Ancora più dure le sue parole dopo che l'Assemblea Onu si è pronunciata, con l'intervento di Abu Mazen definito "ostile e velenoso" e dai toni che non si conciliano con la richiesta di pace. Sulla stessa linea gli Stati Uniti, con Hillary Clinton e la sua possibile erede al Dipartimento di Stato, l'ambasciatrice all'Onu Susan Rice, che hanno definito il voto "controproducente" e che "pone nuovi ostacoli alla pace".

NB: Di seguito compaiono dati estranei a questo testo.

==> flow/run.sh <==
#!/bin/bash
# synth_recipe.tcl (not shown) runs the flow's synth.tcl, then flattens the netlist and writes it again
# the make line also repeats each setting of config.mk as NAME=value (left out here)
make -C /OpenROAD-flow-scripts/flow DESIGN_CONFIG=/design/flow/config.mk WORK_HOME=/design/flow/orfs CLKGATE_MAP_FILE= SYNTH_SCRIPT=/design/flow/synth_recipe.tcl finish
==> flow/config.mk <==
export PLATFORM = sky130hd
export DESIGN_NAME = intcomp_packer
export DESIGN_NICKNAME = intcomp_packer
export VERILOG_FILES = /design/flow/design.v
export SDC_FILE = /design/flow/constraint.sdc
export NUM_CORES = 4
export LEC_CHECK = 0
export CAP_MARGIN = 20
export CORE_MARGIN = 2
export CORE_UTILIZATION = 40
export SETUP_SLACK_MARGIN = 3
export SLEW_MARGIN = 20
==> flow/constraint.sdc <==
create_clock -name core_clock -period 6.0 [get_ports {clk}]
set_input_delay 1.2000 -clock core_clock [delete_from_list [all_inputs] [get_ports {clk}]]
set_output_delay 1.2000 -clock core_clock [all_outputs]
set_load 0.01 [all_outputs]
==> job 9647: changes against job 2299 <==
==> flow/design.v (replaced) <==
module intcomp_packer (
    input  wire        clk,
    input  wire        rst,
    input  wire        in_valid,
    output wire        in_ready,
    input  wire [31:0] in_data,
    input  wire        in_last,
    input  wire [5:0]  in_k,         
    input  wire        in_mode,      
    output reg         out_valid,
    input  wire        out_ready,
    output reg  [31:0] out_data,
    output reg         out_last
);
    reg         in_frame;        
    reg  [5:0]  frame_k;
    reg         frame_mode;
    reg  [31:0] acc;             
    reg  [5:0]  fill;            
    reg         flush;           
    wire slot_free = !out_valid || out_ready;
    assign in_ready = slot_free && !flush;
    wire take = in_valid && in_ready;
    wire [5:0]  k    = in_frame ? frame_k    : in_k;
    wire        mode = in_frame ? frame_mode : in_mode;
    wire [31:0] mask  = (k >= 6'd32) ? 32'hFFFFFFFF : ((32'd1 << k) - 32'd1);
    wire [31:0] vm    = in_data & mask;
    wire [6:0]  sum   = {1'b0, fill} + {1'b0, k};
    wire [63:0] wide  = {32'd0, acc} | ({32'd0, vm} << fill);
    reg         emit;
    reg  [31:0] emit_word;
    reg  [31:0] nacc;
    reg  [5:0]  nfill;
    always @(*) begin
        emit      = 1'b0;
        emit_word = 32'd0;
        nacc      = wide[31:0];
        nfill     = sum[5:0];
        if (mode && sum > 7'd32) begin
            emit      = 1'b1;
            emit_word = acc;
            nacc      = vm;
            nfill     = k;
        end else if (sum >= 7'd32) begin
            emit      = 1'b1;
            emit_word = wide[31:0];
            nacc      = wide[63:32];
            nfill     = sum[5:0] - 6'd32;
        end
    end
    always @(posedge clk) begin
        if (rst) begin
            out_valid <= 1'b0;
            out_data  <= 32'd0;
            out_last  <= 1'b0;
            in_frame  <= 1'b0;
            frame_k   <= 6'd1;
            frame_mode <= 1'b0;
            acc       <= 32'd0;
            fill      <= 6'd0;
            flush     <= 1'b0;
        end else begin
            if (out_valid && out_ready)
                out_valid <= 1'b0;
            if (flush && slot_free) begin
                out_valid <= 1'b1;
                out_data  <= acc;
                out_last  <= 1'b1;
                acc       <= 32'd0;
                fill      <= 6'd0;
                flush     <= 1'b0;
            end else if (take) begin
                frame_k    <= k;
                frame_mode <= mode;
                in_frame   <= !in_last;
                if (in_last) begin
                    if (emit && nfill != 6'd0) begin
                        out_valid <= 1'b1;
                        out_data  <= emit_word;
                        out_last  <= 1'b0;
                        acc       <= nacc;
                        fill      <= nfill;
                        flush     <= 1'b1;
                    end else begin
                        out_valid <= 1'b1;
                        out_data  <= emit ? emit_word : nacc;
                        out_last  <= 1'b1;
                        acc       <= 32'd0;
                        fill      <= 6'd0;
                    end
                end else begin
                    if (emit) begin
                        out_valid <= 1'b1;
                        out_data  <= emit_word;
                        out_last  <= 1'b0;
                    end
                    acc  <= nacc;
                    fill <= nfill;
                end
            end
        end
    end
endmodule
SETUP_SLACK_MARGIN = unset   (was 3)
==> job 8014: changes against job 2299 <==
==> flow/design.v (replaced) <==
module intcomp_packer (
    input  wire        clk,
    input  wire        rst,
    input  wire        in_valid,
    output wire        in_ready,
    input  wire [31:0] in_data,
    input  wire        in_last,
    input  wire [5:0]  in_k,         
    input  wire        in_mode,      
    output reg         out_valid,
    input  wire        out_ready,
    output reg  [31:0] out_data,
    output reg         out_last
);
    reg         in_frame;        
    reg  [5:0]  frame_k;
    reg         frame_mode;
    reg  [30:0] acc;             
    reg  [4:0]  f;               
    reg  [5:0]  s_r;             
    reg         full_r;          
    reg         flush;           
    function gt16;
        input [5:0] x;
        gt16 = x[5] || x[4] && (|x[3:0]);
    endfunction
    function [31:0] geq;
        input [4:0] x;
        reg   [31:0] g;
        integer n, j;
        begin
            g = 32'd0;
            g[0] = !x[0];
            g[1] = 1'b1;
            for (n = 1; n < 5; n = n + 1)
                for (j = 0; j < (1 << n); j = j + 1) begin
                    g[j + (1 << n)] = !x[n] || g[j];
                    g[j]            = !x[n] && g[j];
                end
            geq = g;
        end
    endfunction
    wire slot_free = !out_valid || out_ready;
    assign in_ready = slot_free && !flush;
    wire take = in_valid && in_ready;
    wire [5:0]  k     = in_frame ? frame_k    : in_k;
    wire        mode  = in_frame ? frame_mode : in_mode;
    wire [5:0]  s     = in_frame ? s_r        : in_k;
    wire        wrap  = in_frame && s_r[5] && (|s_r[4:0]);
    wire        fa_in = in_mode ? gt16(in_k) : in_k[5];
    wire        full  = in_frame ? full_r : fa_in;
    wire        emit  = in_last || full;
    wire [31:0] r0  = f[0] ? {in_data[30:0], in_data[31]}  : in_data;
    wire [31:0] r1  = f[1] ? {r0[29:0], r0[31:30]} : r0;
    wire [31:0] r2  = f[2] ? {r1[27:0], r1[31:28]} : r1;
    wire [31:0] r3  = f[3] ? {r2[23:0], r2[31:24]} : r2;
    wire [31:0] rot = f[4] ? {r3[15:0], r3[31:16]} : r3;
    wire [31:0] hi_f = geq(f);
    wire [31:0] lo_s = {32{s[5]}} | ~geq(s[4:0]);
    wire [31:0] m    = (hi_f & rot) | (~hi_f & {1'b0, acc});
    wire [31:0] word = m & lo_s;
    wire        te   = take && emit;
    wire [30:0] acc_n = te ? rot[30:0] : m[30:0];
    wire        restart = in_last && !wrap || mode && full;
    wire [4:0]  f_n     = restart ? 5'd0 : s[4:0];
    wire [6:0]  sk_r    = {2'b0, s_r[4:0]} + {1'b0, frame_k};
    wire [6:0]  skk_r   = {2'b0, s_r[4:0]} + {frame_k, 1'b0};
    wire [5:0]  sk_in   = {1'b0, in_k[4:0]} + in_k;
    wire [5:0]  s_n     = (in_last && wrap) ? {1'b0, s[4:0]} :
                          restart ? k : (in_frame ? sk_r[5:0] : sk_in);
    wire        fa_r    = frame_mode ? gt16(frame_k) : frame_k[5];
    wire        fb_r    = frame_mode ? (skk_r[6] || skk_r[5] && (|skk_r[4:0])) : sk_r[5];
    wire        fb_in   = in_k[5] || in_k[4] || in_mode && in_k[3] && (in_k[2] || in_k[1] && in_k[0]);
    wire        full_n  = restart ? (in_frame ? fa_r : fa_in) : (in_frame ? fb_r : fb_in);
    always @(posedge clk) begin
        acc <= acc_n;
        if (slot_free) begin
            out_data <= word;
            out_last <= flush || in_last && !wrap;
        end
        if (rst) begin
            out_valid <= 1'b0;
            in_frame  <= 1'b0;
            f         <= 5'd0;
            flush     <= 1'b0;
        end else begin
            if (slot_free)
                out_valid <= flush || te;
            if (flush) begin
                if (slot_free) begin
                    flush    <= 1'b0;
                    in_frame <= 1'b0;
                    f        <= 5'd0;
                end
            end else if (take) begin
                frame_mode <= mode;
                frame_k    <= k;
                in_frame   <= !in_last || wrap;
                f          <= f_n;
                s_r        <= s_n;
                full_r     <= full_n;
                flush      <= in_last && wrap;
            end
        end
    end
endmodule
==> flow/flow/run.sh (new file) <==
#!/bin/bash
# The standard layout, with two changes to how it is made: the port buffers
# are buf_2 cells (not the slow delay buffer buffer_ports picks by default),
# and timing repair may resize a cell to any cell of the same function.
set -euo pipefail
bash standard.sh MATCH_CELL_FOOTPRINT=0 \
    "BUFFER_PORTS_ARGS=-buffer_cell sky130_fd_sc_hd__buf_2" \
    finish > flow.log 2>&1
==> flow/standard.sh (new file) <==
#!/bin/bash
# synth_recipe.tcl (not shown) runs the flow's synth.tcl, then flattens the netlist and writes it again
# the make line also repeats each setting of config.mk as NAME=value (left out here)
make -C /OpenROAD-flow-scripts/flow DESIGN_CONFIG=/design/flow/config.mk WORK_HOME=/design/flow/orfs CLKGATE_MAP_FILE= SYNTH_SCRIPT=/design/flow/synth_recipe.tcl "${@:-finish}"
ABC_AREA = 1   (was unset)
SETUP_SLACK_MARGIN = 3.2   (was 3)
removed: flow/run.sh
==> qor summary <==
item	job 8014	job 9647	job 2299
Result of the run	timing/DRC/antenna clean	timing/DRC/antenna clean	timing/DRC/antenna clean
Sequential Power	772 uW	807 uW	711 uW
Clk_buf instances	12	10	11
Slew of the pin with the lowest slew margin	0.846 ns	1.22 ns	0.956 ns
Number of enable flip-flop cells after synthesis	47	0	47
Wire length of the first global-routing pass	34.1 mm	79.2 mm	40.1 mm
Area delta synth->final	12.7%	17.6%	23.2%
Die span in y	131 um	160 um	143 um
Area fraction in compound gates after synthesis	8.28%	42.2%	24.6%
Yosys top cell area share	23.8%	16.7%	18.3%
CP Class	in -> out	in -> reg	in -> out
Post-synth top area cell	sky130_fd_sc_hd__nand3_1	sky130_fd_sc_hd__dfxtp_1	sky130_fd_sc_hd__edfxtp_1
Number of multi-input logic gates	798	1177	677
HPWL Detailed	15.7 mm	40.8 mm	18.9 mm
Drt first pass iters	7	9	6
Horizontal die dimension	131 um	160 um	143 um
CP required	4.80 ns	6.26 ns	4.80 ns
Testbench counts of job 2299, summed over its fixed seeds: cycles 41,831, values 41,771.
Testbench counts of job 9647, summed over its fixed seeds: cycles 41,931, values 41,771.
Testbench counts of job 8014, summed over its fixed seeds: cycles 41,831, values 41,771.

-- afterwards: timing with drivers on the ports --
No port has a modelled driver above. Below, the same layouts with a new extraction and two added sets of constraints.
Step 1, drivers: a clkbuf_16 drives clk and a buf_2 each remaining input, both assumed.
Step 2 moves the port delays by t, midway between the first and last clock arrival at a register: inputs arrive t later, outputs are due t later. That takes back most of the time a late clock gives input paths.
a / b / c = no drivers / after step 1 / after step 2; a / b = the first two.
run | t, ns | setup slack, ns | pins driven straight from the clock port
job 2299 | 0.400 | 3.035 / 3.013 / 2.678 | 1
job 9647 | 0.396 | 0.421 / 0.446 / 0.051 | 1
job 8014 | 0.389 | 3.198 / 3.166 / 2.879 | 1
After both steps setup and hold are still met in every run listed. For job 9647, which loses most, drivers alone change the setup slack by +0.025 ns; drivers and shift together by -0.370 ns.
This design comes from an exercise in tuning for small area, a short achievable clock period and few clock cycles on the open sky130 flow, not from production work. In this exercise RTL edits were held to simulation tests only and were not proved equivalent to the original. Power figures rest on the tool's default switching activity, not on a simulated workload.

==> build 77: inputs <==
==> flow/design.v (excerpt) <==
module ssdv_recoder (
    input  wire        clk,
    input  wire        rst,
    input  wire        in_valid,
    output wire        in_ready,
    input  wire [1:0]  in_op,
    input  wire [11:0] in_coef,
    input  wire [7:0]  in_qs,
    input  wire [7:0]  in_qd,
    input  wire [1:0]  in_comp,
    input  wire        in_rb,
    input  wire        in_dec,
    output reg         out_valid,
    input  wire        out_ready,
    output reg  [7:0]  out_byte
);
    localparam OP_COEF = 2'd0, OP_EOB = 2'd1, OP_SYNC = 2'd2, OP_INIT = 2'd3;
    localparam W = 40;             
    localparam [3:0] T_AC = 4'd0, T_ACL = 4'd1, T_EOB = 4'd2, T_SYNC = 4'd3,
                     T_INIT = 4'd4;   
    wire stall;
    assign in_ready = !stall;
    wire adv = !stall;
    reg  [5:0]  k;
    reg         decb;
    reg  [15:0] dcs0, dcs1, dcs2;
    wire        is_dc  = (k == 6'd0);
    wire [15:0] v16    = {{4{in_coef[11]}}, in_coef};
    wire [15:0] dcs_c  = (in_comp == 2'd0) ? dcs0 : (in_comp == 2'd1) ? dcs1 : dcs2;
    wire [15:0] dc_abs = (decb && in_rb) ? v16 : (dcs_c + v16);
    wire [15:0] xb     = is_dc ? dc_abs : v16;
    reg  [3:0]  b_tag;
    always @(*) begin
        case (in_op)
            OP_COEF: b_tag = is_dc ? {1'b1, in_rb, in_comp} : (k == 6'd63) ? T_ACL : T_AC;
            OP_EOB:  b_tag = T_EOB;
            OP_SYNC: b_tag = T_SYNC;
            default: b_tag = T_INIT | {3'd0, in_dec};
        endcase
    end
    reg         bv;
    reg  [3:0]  btag;
    reg  [15:0] bx;            
    reg         bneg;
    reg  [7:0]  bqs, bqd;
    always @(posedge clk) begin
        if (rst) begin
            k <= 6'd0; decb <= 1'b0;
            dcs0 <= 16'd0; dcs1 <= 16'd0; dcs2 <= 16'd0;
  ...
clock: 8.0 ns
lec_check: 0
cap_margin: 20
core_margin: 2
core_utilization: 40
place_density: 0.75
setup_slack_margin: 3.6
slew_margin: 20
synth_memory_max_bits: 65536
tns_end_percent: 5
run.sh (not shown) runs the stock make flow with config.mk's settings and CLKGATE_MAP_FILE= SYNTH_SCRIPT=/design/flow/synth_recipe.tcl, a recipe that flattens the netlist after the stock synthesis.
==> inputs of build 4, as changes to build 77 <==
PLACE_DENSITY = 0.6   (was 0.75)
==> notes.md <==
Build 77 finished with timing, DRC and antenna clean. Build 4 ran to the end with no violations. Clock-buffer cell count: build 77 is lower than build 4 (4). In sequential cell count, build 4 and build 77 do not differ. First-iteration DRC count: build 77 is higher than build 4 (about 13%). Core utilization is about the same in build 4 and build 77. In synthesized cell count, build 77 and build 4 do not differ. Against build 77, the non-clock buffer count of build 4 is lower by 6. In build 77 the global-route usage is lower than in build 4, by 0.78 points. In build 77 the power is larger than in build 4, by about 3.4%. In sequential share of layout area, build 77 and build 4 hardly differ. Of build 77 and build 4, build 4 has the higher routed wire length (gap about 1%, measured against build 4). In build 77 the register-to-register slack is worse than in build 4, by 0.29 ns.
==> figures <==
Comb. pwr: build 77 10.5 mW; build 4 9.97 mW
Maximum vdd ir drop: build 77 0.2930 mV; build 4 0.3379 mV
Number of standard cells in the final layout excluding fillers: build 77 5022; build 4 5018
Share of power burned in the clock network: build 77 0.134; build 4 0.136
Fraction of layout instances using a drive strength above 1: build 77 0.1062; build 4 0.1043
Net switching share of the total power: build 77 0.4448; build 4 0.4441
Run status: build 77 complete, no violations; build 4 complete, no violations
CP Max Fanout: build 77 43; build 4 35
Worst-skew pair later-pin latency: build 77 0.58 ns; build 4 0.60 ns
Number of clock buffers in the layout: build 77 54; build 4 58
Multi-Input Combinational: build 77 2866; build 4 2865
Cell Count Post-Placement: build 77 4843; build 4 4846
Pin count of the biggest net entering global routing: build 77 84; build 4 77
Metal3 WL: build 77 6262 µm; build 4 4132 µm
Average routed wire per standard cell: build 77 17.88 µm; build 4 18.08 µm
Met1 capacity usage during global routing: build 77 0.2688; build 4 0.2898
Number of cells on the worst reg-to-reg path: build 77 18; build 4 21
CP Launch Point: build 77 gsize[2]$_DFFE_PP_; build 4 in_comp[1]
Number of gates resized after cts: build 77 78; build 4 106
Worst setup path endpoint: build 77 plen[4]$_SDFFCE_PP0P_; build 4 bx[13]$_DFFE_PP_
Clock group total power: build 77 2.13 mW; build 4 2.11 mW
Critical Setup Path Class: build 77 flop to flop; build 4 input port to flop
GRT Total Usage: build 77 0.2002; build 4 0.2080
Testbench counts of build 77, summed over its fixed seeds: cycles 22,021.
Testbench counts of build 4, summed over its fixed seeds: cycles 22,021.

-- re-timing with driven ports --
In the flow no input, the clock included, has a driving cell. The finished layouts below were timed again as built, in two steps. Step 1 assumes that a clkbuf_16 drives the clock port and a buf_2 every other input. Step 2, shift: input delay + t, output delay - t, t = (earliest + latest rising clock arrival at the registers) / 2. This alone moves slack from input paths to output paths. Three values: ideal, step 1, step 2; two values: the first two.
| run | shift t [ns] | setup WS [ns] | hold slack, ns | worst setup path at the end | slew at the worst register clock pin (ns) |
|---|---|---|---|---|---|
| build 77 | 0.643 | 3.219 / 3.202 / 2.765 | 0.418 / 0.418 / 0.418 | input to register | 0.07 / 0.07 |
| build 4 | 0.655 | 3.461 / 3.428 / 2.854 | 0.419 / 0.419 / 0.419 | input to register | 0.07 / 0.07 |
After both steps setup and hold are still met in every run listed. The setup slack of build 4, which loses most, moves by -0.033 ns with the drivers and by -0.607 ns with both steps.
Background: an optimization exercise with open tools, aiming at small area. Do not read the settings as production practice. The RTL was checked by simulation tests, not by an equivalence proof against the original design. Power and IR drop assume default switching activity.

==> flow/design.v (excerpt) <==
module isp_core (
    input  wire        clk,
    input  wire        rst,
    input  wire        tick_ms,
    input  wire        cmd_valid,
    output wire        cmd_ready,
    input  wire [31:0] cmd_word,
    output reg         rsp_valid,
    input  wire        rsp_ready,
    output reg  [31:0] rsp_word,
    input  wire [7:0]  sid,
    output wire        tp_open,
    input  wire        tp_open_ack,
    output wire        tp_close,
    input  wire        tp_close_ack,
    output wire        tx_valid,
    input  wire        tx_ready,
    output wire [7:0]  tx_data,
    output wire        tx_flush,
    input  wire        tx_flush_ack,
    input  wire [7:0]  rx_avail,
    output wire        rx_rd,
    input  wire        rx_done,
    input  wire        rx_valid,
    input  wire [7:0]  rx_data,
    output reg         busy,
    output reg         done,
    output wire [3:0]  phase_o
);
Size in the first run: about 1200 cells after synthesis, roughly 120 I/O pins.
Settings: LEC_CHECK=0, CAP_MARGIN=20, CORE_MARGIN=2, CORE_UTILIZATION=40, GPL_TIMING_DRIVEN=0, SLEW_MARGIN=20; clock period 16.0 ns.
standard.sh (not shown) runs the stock make flow with config.mk's settings and CLKGATE_MAP_FILE= SYNTH_SCRIPT=/design/flow/synth_recipe.tcl, a recipe that flattens the netlist after the stock synthesis.
==> flow/flow/run.sh <==
#!/bin/bash
# Layout flow: the standard synthesis, an area re-mapping of its
# combinational logic (registers untouched), then the standard layout with
# small port buffers and a leaner clock tree.
set -euo pipefail
W=$(pwd)
R=$W/orfs/results/$FLOW_PLATFORM/isp_core/base
LIB=$FLOW_HOME/platforms/$FLOW_PLATFORM/lib/sky130_fd_sc_hd__tt_025C_1v80.lib

# 1. standard synthesis
bash standard.sh synth > $W/flow_synth.log 2>&1

# 2. area re-mapping of the combinational cells: a few ABC scripts in
#    parallel, keeping the smallest result
cp $R/1_2_yosys.v $W/standard_1_2_yosys.v
S[1]="+strash;&get,-n;&deepsyn,-T,60;&put;&get,-n;&dch,-f;&nf,-R,1000;&put"
S[2]="+strash;dc2;&get,-n;&deepsyn,-T,60;&put;&get,-n;&dch,-f;&nf,-R,1000;&put"
S[3]="+strash;&get,-n;&deepsyn,-T,60;&put;&get,-n;&dch;&nf,-R,1000;&put"
S[4]="+strash;dch,-f;amap;topo"
for i in 1 2 3 4; do
  RESYN_LIB=$LIB RESYN_TOP=$FLOW_TOP RESYN_IN=$W/standard_1_2_yosys.v RESYN_OUT=$W/resyn_$i.v \
  RESYN_DONT_USE="sky130_fd_sc_hd__probe_p_8 sky130_fd_sc_hd__probec_p_8 sky130_fd_sc_hd__lpflow_*" \
  RESYN_SCRIPT="${S[$i]}" \
    yosys -c $W/flow/resyn.tcl > $W/flow_resyn_$i.log 2>&1 &
done
wait
best=""; besta=""
for i in 1 2 3 4; do
  [[ -s $W/resyn_$i.v ]] || continue
  a=$(grep "Chip area for module" $W/flow_resyn_$i.log | tail -1 | awk '{print $NF}')
  [[ -n "$a" ]] || continue
  if [[ -z "$best" ]] || awk -v x=$a -v y=$besta 'BEGIN{exit !(x<y)}'; then best=$i; besta=$a; fi
done
echo "resyn areas:" $(grep -h "Chip area for module" $W/flow_resyn_*.log | awk '{print $NF}') "chosen $best ($besta)" > $W/flow_resyn_choice.log
if [[ -n "$best" ]]; then
  cp $W/resyn_$best.v $R/1_2_yosys.v
  touch $R/1_2_yosys.v
fi

# 3. the rest of the standard layout
bash standard.sh \
  BUFFER_PORTS_ARGS="-buffer_cell sky130_fd_sc_hd__buf_1" \
  CTS_ARGS="-sink_clustering_enable -repair_clock_nets -buf_list sky130_fd_sc_hd__clkbuf_4 -sink_clustering_size 8 -sink_clustering_max_diameter 50 -dont_use_dummy_load" \
  finish > $W/flow_layout.log 2>&1
Other scripts of this flow, unchanged in this note and not shown: flow/flow/resyn.tcl
The starting point produced a clean layout.
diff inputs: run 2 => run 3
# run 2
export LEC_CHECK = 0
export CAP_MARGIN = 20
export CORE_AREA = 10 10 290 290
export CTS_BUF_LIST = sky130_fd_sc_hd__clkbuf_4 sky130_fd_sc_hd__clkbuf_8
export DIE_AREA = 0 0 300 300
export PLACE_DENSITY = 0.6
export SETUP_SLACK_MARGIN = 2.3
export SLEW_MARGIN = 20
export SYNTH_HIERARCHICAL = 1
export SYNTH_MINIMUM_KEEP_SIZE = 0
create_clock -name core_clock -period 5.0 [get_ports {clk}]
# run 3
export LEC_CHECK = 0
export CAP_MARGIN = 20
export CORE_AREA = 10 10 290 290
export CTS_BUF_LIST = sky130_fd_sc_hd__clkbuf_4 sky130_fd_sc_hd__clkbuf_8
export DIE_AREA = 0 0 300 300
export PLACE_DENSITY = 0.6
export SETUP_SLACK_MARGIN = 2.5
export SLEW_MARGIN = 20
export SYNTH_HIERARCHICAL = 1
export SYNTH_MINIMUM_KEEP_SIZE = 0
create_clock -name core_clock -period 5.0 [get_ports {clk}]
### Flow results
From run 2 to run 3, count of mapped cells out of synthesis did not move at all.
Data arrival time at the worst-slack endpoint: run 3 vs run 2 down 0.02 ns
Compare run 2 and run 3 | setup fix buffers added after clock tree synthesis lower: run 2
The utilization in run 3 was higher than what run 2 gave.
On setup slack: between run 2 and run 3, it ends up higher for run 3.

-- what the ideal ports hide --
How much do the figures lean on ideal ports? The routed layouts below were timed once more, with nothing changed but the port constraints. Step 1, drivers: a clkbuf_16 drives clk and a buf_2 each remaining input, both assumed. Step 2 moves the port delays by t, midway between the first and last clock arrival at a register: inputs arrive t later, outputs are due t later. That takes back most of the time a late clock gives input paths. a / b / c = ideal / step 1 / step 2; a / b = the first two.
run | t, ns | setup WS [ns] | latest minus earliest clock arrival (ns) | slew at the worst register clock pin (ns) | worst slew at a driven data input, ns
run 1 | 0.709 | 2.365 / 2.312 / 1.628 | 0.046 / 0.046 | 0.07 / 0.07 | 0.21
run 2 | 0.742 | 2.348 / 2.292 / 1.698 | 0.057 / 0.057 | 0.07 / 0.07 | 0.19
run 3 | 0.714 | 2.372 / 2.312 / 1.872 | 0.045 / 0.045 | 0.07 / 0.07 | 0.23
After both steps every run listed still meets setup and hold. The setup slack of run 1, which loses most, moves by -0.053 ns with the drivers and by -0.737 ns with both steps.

Per gli israeliani, come per Washington, un vero e proprio Stato palestinese che viva in pace e sicurezza accanto ad Israele può scaturire solo da un negoziato che porti a un definitivo e duraturo accordo di pace. Netanyahu, quindi, assicura come il voto all'Onu di fatto non cambi nulla: "Non sarà costituito uno Stato palestinese senza il riconoscimento di Israele come Stato del popolo ebraico, senza la proclamazione della fine del conflitto e senza misure di sicurezza reali che difendano lo Stato di Israele e i suoi abitanti". Da domani però qualcosa cambia. E il neo 'Stato palestinese', per esempio, avrà accesso a molti trattati e organizzazioni internazionali che finora gli erano preclusi. A partire dalla Corte penale internazionale, davanti alla quale i palestinesi potrebbero decidere di portare Israele per denunciare la questione dei Territori Occupati.

Questo uno dei timori più grandi degli israeliani e di molti altri Paesi, anche se i vertici dell'Anp hanno assicurato che non compiranno tale passo automaticamente: dipenderà dalla politica che Israele deciderà di portare avanti sul fronte degli insediamenti. Intanto Abu Mazen guarda già alla prossima sfida, questa sì impossibile e simbolica: il sì alla Palestina Stato membro dell'Onu da parte del Consiglio di sicurezza. Una mossa già tentata dal presidente dell'Anp ma che si è inevitabilmente scontrata con il veto degli Stati Uniti. L'auspicio di tutti, però, è che dalla storica giornata al Palazzo di Vetro nasca una nuova spinta verso il dialogo. In questo senso il segretario generale dell'Onu, Ban ki-Moon ha lanciato un chiaro appello a israeliani e palestinesi: "E' giunta l'ora di rianimare il processo di pace". Un processo di pace in stallo da troppo tempo.